# [HOW TO COMPLETE THIS TASK]
Below are the records; copy each line in which "accept" can be found.

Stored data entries
[config.mk]
export PLATFORM = sky130hd
export DESIGN_NAME = monobit_block_engine
export DESIGN_NICKNAME = d
export VERILOG_FILES = /design/src/rtl/monobit_block_engine.sv
export SDC_FILE = /design/constraint.sdc
export NUM_CORES = 1
export LEC_CHECK = 0
export ABC_AREA = 1
export BUFFER_PORTS_ARGS = -buffer_cell sky130_fd_sc_hd__buf_2
export CORE_MARGIN = 1.5
export CORE_UTILIZATION = 45
export CTS_CLUSTER_SIZE = 20
export DETAILED_ROUTE_END_ITERATION = 16
export GPL_TIMING_DRIVEN = 0
export PLACE_DENSITY = 0.72
export SETUP_SLACK_MARGIN = 0.05
export SKIP_CTS_REPAIR_TIMING = 1
export SLEW_MARGIN = 20
export SYNTH_ARGS = -nofsm -noshare
export SYNTH_HDL_FRONTEND = slang
export SYNTH_SLANG_ARGS = --single-unit
[constraint.sdc]
create_clock -name clk -period 3.1 [get_ports clk]
set_input_delay 0 -clock clk [delete_from_list [all_inputs] [get_ports clk]]
set_output_delay 0 -clock clk [all_outputs]
set_load 0.05 [all_outputs]
[src/rtl/monobit_block_engine.sv]
// rtl/monobit_block_engine.sv - blocked NIST monobit sum and runs tester
// Splits a multi-lane bitstream into 2^LOG2_BLOCK-bit blocks; reports S, runs, pass and tallies.
module monobit_block_engine #(
  parameter int LANES      = 4,
  parameter int LOG2_BLOCK = 10,
  parameter int CNT_W      = 16
) (
  input  logic                  clk,
  input  logic                  rst_n,
  input  logic                  ena,
  input  logic                  start,
  input  logic                  stop,
  input  logic                  cont,
  input  logic [LOG2_BLOCK:0]   threshold,
  input  logic [LANES-1:0]      bits_in,
  input  logic                  bits_valid,
  output logic                  in_ready,
  output logic                  result_valid,
  output logic [LOG2_BLOCK+1:0] sum_out,
  output logic [LOG2_BLOCK:0]   runs_out,
  output logic                  pass,
  output logic                  busy,
  output logic [CNT_W-1:0]      blocks_done,
  output logic [CNT_W-1:0]      blocks_failed
);
  localparam int W     = LOG2_BLOCK + 1;
  localparam int S_W   = LOG2_BLOCK + 2;
  localparam int BEATS = (1 << LOG2_BLOCK) / LANES;
  localparam int BC_W  = $clog2(BEATS);
  localparam logic [BC_W-1:0] LAST_BEAT = BC_W'(BEATS - 1);
  localparam logic [S_W-1:0]  BLOCK_S   = {2'b01, {LOG2_BLOCK{1'b0}}};

  typedef enum logic [1:0] {IDLE, ACCUM, REPORT} state_t;
  state_t state, state_nxt;

  logic [W-1:0]    thr_q;
  logic            cont_q;
  logic [W-1:0]    ones_q, trans_q, ones_nxt, trans_nxt;
  logic [BC_W-1:0] beat_cnt;
  logic            last_bit_q;
  logic [S_W-1:0]  sum_nxt, abs_nxt;
  logic            pass_nxt;
  logic            start_go, accept, final_beat;

  assign start_go   = (state == IDLE) && ena && start && !stop;
  assign accept     = (state == ACCUM) && ena && bits_valid && !stop;
  assign final_beat = accept && (beat_cnt == LAST_BEAT);
  assign in_ready   = (state == ACCUM);
  assign busy       = (state != IDLE);

  always_ff @(posedge clk or posedge rst_n) begin
    if (rst_n) state <= IDLE;
    else       state <= state_nxt;
  end

  always_comb begin
    state_nxt = state;
    case (state)
      IDLE: begin
        if (start_go) state_nxt = ACCUM;
      end
      ACCUM: begin
        if (ena && stop)     state_nxt = IDLE;
        else if (final_beat) state_nxt = REPORT;
      end
      REPORT: begin
        if (ena) state_nxt = (cont_q && !stop) ? ACCUM : IDLE;
      end
      default: state_nxt = IDLE;
    endcase
  end

  // Lane 0 is earliest, so the cross-beat pair is previous lane LANES-1 against current lane 0.
  always_comb begin
    ones_nxt  = ones_q;
    trans_nxt = trans_q;
    for (int i = 0; i < LANES; i++) ones_nxt = ones_nxt + W'(bits_in[i]);
    for (int i = 1; i < LANES; i++) trans_nxt = trans_nxt + W'(bits_in[i] ^ bits_in[i-1]);
    if (beat_cnt != '0) trans_nxt = trans_nxt + W'(last_bit_q ^ bits_in[0]);
    sum_nxt  = {ones_nxt, 1'b0} - BLOCK_S;
    abs_nxt  = sum_nxt[S_W-1] ? -sum_nxt : sum_nxt;
    pass_nxt = (abs_nxt <= {1'b0, thr_q});
  end

  always_ff @(posedge clk or posedge rst_n) begin
    if (rst_n) begin
      thr_q         <= '0;
      cont_q        <= 1'b0;
      ones_q        <= '0;
      trans_q       <= '0;
      beat_cnt      <= '0;
      last_bit_q    <= 1'b0;
      result_valid  <= 1'b0;
      sum_out       <= '0;
      runs_out      <= '0;
      pass          <= 1'b0;
      blocks_done   <= '0;
      blocks_failed <= '0;
    end else begin
      result_valid <= 1'b0;
      if (start_go) begin
        thr_q         <= threshold;
        cont_q        <= cont;
        ones_q        <= '0;
        trans_q       <= '0;
        beat_cnt      <= '0;
        blocks_done   <= '0;
        blocks_failed <= '0;
      end else if (accept) begin
        last_bit_q <= bits_in[LANES-1];
        if (final_beat) begin
          ones_q       <= '0;
          trans_q      <= '0;
          beat_cnt     <= '0;
          result_valid <= 1'b1;
          sum_out      <= sum_nxt;
          runs_out     <= trans_nxt + W'(1);
          pass         <= pass_nxt;
          if (blocks_done != '1) blocks_done <= blocks_done + CNT_W'(1);
          if (!pass_nxt && blocks_failed != '1) blocks_failed <= blocks_failed + CNT_W'(1);
        end else begin
          ones_q   <= ones_nxt;
          trans_q  <= trans_nxt;
          beat_cnt <= beat_cnt + BC_W'(1);
        end
      end
    end
  end
endmodule

==> impl_metrics.env <==
export IMPL_syn_area_per_cell_um2=7.64
export IMPL_min_from="stop"
export IMPL_end_kind="register"
export IMPL_synth_top_area_share_pct=39.3
export IMPL_clkLatencyLatePin_ns=0.35
export IMPL_overflow=0
export IMPL_gp_congestion=0.846
export IMPL_timing_fmax_mhz=272
export IMPL_async_flop_share_pct=100
export IMPL_final_hold_violation_count=0
export IMPL_worstPathRequired_ns=3.34
export IMPL_min_period_ns=3.68
export IMPL_worst_pin_slew_ns=0.738
export IMPL_port_buffers=79
export IMPL_wl_met3_um=785
export IMPL_std_cell_rows=43
export IMPL_synth_compound_area_share_pct=9.78
export IMPL_dp_hpwl_um=11800
export IMPL_layout_setup_ws_ns=-0.577
export IMPL_max_stage_delay_ns=0.56
export IMPL_cts_made_buffers=9
export IMPL_synth_net_count=892
export IMPL_setup_viol=24
export IMPL_synth_xor_area_share_pct=5.15
export IMPL_tns_ns=-9.35
export IMPL_seq_area_frac_synth_pct=39.3
export IMPL_htreeDepth=3
export IMPL_p_total_w=0.00802
export IMPL_crit_start="bits_in[1]"
export IMPL_r2r_start="ones_q[0]"
export IMPL_fin_util_pct=58.4
export IMPL_ys_seq_elements=101
export IMPL_gr_usage_all_layers_pct=22.3
export IMPL_drt_met1_wl_um=7700
export IMPL_synthSimpleGateAreaFrac_pct=30.2
export IMPL_slowest_stage="fa_1"
export IMPL_nNetsFinal=1022
export IMPL_fp_dieH_um=123
export IMPL_cts_max_path_buffers=2
export IMPL_initial_core_util_pct=46.2
export IMPL_cp_cell_sequence="buf_2 > fa_1 > inv_2 > fa_2 > inv_2 > fa_2 > nand3_4 > xor2_2 > xor2_2 > buf_6 > nand2_1 > xnor2_1 > inv_1 > ha_1 > nand3_1 > nor2_1 > o21ai_1 > a21oi_1 > o22ai_2 > nand2_4 > nand2_8 > clkbuf_16 > nand3_2 > nand2_1"
export IMPL_fillers=1232
export IMPL_synthTopCellsByArea="dfrtp_1, nand2_1, inv_1"
export IMPL_fin_skew_ns=0.0107
export IMPL_synthAdderAreaFrac_pct=6.03
export IMPL_yosysMostFrequentCell="nand2_1"
export IMPL_p_leak_nw=4.03
export IMPL_critical_path_class="input port to register"
export IMPL_start_kind="input port"
export IMPL_syn_area_um2=6430
export IMPL_syn_inst=842
export IMPL_rsz0062_at_grt="yes"
export IMPL_yosys_warnings=0
export IMPL_placedCellCount=1102
export IMPL_drive_above_1_share_pct=25.1
export IMPL_holdCritPathClass="input port to register"
export IMPL_drt_total_wl_um=17200
export IMPL_yosysUniqueCellTypes=45
export IMPL_grt_antenna_before_repair=0
export IMPL_crit_arrival_ns=3.91
export IMPL_drc=0
export IMPL_peakVddDrop_uv=519
export IMPL_cts_root_buf="clkbuf_16"
export IMPL_io_pins=81
export IMPL_p_per_area_nw_per_um2=984
export IMPL_drtAntennaViolNets=0
export IMPL_outcome="finished, violations left"
export IMPL_synth_edff_count=0
export IMPL_path_clk_slew_ns=0.07
export IMPL_fin_crit_sh_pct=119
export IMPL_synth_mux_area_share_pct=0
export IMPL_pre_cts_ws_ns=-1.15
export IMPL_synth_top_family_by_area="simple AND/OR/NAND/NOR gates"
export IMPL_whs_path_depth=4
export IMPL_maxCapViolCount=0
export IMPL_grt_pass1_wl_um=26400
export IMPL_grt_max_degree=79
export IMPL_drt_iter0_markers=322
export IMPL_core_area_um2=13900
export IMPL_violations="negative setup slack"
export IMPL_grt_pass1_vias=5565
export IMPL_synth_common_cells="nand2_1, inv_1, dfrtp_1"
export IMPL_cts_tree="done"
export IMPL_wl_per_cell_um=14.8
export IMPL_die_area_um2=15000
export IMPL_wl_met2_um=8220
export IMPL_synth_largest_area_cell="dfrtp_1"
export IMPL_synthFlopType="dfrtp_1"
export IMPL_vias_per_cell=5.31
export IMPL_drv_slew=0
export IMPL_slew_headroom_pct=50.4
export IMPL_die_w_um=123
export IMPL_critPathMaxFanout=9
export IMPL_cts_sinks=101
export IMPL_area_growth_syn_to_layout_pct=26.5
export IMPL_vias=6141
export IMPL_first_pass_iters=5
export IMPL_stdcell_count=1157
export IMPL_reg2reg_depth=22
export IMPL_top_layer_used="met4"
export IMPL_antennaDiodeCount=0
[metal layers]
| metal | vias to the layer above | GRT usage (%) |
|---|---|---|
| met1 | 2930 | 30.0 |
| met5 | - | 0 |
| met4 | 0 | 8.50 |
| met2 | 175 | 36.0 |
| met3 | 33 | 3.86 |
| li1 | 3003 | - |
[cell usage in the layout, fill, tap and decap left out, types with 3 or more instances in the layout]
cell type,synthesis,final
nor2_4,0,10
dlygate4sd3_1,0,15
ha_1,23,18
fa_2,0,3
nor3_4,2,3
xor2_2,2,4
nand3_2,17,23
a31oi_1,4,4
dfrtp_1,101,101
nand2_1,201,188
o21ai_0,53,46
nand2_4,4,7
nor2_2,2,7
o21ai_1,1,7
nand4_1,31,31
nand2_2,7,16
a21oi_1,18,16
clkbuf_1,11,13
buf_4,2,21
buf_6,1,5
inv_1,124,111
nor3_1,21,21
xnor2_1,6,5
xor2_1,25,22
clkbuf_16,0,10
ha_4,0,5
buf_2,7,84
nand3_1,58,50
nor4_1,4,4
inv_2,8,18
o22ai_1,22,21
nor2_1,58,43
[critical path, delay by kind of cell]
| kind | cells | cell delay [ns] |
|---|---|---|
| compound gates | 3 | 0.35 |
| xor+xnor | 3 | 0.54 |
| fa+ha+maj | 4 | 1.57 |
| buf+inv | 6 | 0.65 |
| simple gates | 8 | 0.76 |
[where the power goes]
| part | switching (W) | internal (W) |
|---|---|---|
| clock network | 0.000504 | 0.000630 |
| registers | 0.000215 | 0.00159 |
| logic | 0.00303 | 0.00205 |
| total | 0.00375 | 0.00427 |
[area by class of cell]
cell class	instances	area [um2]	area share, %
buffer	23	129	1.58
clock buffer	11	233	2.86
clock inverter	5	60.1	0.738
inverter	134	513	6.30
multi-input combinational	584	3670	45.1
sequential	101	2530	31.0
tap	180	225	2.77
timing repair buffer	119	785	9.63
[per-stage QoR]
step	instance area, um2	hold slack (ns)
3_3_place_gp	7130	0.213
2_1_floorplan	6510	0.110
6_report	8140	0.00978
4_1_cts	7450	-0.405
5_1_grt	8140	0.0611
3_5_place_dp	7160	-0.0287
[final timing paths]
kind                               endpoint  slack (ns)
setup / recovery           blocks_failed[9]       -0.58
hold / removal                     state[0]        0.01
setup reg to reg           blocks_failed[9]       -0.56
hold reg to reg              blocks_done[3]        0.48
max in group asynchronous         ones_q[6]        2.31
min in group asynchronous       runs_out[9]        0.14
[kinds of logic after synthesis]
kind of cell | after synthesis
fa+ha+maj | 28
buf+inv | 157
other cells | 1
compound gates | 110
simple gates | 411
xor+xnor | 34
flops | 101
[registers in the layout, indices dropped and copies added, names as in the netlist]
signal,count
beat_cnt,8
trans_q,11
thr_q,11
pass,1
sum_out,11
blocks_done,16
cont_q,1
blocks_failed,16
result_valid,1
last_bit_q,1
ones_q,11
state,2
runs_out,11
Note: power is estimated with default switching activity, not from simulation.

# [RESPONSE FOR THIS EXERCISE]
  logic            start_go, accept, final_beat;
  assign accept     = (state == ACCUM) && ena && bits_valid && !stop;
  assign final_beat = accept && (beat_cnt == LAST_BEAT);
      end else if (accept) begin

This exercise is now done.